| Exercise description |
Below are some records; copy each line in them that contains "when".

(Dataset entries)
####################
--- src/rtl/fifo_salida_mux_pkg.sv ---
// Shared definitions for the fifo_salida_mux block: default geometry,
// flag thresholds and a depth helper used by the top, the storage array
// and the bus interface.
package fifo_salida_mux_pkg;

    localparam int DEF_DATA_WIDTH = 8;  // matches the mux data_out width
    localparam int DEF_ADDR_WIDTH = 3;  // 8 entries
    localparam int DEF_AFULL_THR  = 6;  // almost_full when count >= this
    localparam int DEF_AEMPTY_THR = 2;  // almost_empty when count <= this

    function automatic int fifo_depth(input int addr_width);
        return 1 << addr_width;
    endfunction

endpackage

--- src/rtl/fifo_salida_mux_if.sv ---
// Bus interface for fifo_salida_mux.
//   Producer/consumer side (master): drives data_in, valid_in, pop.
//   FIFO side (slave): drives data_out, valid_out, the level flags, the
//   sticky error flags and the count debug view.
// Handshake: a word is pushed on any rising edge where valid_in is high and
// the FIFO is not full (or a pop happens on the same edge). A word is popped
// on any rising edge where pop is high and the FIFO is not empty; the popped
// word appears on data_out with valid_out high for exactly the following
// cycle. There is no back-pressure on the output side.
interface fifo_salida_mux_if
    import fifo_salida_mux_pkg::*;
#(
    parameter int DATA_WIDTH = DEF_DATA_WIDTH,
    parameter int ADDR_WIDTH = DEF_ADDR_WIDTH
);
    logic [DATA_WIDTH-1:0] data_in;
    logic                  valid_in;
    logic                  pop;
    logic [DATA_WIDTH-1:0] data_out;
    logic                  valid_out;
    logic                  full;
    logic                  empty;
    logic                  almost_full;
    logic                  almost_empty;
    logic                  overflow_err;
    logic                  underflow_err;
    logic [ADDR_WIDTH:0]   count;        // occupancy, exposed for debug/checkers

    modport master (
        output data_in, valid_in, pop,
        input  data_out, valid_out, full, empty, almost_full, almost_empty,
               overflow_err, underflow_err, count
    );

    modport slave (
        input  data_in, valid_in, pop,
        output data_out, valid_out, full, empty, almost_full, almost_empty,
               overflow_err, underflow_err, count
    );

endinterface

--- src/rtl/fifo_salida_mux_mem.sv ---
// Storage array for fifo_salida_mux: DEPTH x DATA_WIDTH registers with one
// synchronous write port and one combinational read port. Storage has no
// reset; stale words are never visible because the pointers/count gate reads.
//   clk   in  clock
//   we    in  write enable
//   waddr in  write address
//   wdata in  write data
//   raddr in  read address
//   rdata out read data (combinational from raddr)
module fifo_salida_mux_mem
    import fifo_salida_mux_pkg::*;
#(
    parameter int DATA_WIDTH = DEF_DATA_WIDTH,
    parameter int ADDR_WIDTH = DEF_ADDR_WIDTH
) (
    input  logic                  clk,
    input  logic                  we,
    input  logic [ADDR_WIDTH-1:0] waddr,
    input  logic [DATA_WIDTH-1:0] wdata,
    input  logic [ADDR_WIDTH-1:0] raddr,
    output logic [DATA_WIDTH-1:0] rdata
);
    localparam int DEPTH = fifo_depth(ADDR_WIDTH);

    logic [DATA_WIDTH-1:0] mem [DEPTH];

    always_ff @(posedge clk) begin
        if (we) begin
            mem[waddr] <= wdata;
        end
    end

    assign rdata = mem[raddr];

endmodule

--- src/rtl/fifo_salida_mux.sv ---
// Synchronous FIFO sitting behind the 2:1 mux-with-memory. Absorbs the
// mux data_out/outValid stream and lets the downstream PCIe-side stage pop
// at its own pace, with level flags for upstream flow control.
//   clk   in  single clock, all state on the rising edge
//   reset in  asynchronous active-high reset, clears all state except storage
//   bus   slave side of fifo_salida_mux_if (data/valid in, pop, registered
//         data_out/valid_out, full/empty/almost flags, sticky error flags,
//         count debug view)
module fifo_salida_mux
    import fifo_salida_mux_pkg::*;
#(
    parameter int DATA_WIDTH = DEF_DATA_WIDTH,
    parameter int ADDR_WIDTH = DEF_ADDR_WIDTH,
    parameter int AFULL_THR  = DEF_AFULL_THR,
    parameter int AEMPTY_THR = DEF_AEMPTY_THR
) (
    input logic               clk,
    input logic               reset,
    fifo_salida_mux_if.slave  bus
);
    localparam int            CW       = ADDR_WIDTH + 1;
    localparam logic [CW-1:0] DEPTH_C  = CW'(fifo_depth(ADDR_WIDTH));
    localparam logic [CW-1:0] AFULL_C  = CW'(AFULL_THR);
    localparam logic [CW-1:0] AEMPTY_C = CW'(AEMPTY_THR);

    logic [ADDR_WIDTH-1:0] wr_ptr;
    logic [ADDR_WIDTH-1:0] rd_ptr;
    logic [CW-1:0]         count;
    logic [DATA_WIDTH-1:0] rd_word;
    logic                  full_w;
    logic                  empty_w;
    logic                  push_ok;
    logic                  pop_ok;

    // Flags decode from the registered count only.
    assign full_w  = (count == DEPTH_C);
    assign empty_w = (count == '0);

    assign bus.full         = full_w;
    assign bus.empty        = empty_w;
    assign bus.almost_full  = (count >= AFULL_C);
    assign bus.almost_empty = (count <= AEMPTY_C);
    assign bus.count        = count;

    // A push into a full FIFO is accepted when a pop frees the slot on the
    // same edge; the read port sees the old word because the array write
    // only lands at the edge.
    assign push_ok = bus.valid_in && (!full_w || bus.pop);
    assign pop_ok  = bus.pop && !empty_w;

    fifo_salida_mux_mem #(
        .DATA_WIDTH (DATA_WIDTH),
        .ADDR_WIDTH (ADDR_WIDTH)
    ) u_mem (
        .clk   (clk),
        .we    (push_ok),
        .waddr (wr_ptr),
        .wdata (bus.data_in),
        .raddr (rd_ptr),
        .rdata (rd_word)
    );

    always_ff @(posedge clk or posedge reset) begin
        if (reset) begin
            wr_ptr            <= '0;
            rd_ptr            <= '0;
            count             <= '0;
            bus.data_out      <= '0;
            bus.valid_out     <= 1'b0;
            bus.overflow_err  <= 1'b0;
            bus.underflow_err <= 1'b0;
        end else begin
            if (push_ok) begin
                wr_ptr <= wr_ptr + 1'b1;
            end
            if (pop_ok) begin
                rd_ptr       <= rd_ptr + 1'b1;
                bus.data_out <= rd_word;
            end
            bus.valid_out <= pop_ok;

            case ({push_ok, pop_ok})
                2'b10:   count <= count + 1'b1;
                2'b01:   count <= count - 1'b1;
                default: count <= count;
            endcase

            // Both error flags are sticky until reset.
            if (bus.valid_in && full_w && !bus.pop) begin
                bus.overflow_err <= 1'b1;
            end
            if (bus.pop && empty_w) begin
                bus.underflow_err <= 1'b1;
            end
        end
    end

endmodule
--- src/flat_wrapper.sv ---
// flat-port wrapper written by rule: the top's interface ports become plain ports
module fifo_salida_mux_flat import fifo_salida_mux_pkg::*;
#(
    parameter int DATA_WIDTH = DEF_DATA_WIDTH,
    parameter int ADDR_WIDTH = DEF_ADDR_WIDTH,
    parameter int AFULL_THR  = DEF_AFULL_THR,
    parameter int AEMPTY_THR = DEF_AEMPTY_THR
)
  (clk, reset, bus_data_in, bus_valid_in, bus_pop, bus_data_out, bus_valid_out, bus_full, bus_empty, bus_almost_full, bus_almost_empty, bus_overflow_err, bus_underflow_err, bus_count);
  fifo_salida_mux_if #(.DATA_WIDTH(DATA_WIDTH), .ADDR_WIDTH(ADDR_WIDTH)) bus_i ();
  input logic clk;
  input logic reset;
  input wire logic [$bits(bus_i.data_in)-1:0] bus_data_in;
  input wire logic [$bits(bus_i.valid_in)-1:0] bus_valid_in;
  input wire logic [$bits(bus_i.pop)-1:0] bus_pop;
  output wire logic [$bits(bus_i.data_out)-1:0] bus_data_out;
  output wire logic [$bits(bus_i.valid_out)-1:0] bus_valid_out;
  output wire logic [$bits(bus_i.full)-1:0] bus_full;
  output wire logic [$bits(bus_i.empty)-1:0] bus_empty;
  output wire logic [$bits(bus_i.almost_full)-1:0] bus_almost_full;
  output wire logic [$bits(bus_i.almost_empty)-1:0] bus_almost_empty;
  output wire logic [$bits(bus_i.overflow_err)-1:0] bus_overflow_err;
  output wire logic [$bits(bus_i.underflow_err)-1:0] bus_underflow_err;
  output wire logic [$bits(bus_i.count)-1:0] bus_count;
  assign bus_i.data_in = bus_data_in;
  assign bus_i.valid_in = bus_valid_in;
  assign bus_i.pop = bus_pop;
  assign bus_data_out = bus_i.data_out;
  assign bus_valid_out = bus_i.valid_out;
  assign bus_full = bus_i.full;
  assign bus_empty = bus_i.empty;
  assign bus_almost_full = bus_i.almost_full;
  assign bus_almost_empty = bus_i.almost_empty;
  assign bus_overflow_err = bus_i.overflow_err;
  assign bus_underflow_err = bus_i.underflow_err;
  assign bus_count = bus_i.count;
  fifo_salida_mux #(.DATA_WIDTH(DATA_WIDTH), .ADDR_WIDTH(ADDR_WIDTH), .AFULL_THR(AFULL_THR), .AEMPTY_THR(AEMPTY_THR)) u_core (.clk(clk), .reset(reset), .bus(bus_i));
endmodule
####################
| Output of the task |
    localparam int DEF_AFULL_THR  = 6;  // almost_full when count >= this
    localparam int DEF_AEMPTY_THR = 2;  // almost_empty when count <= this
    // A push into a full FIFO is accepted when a pop frees the slot on the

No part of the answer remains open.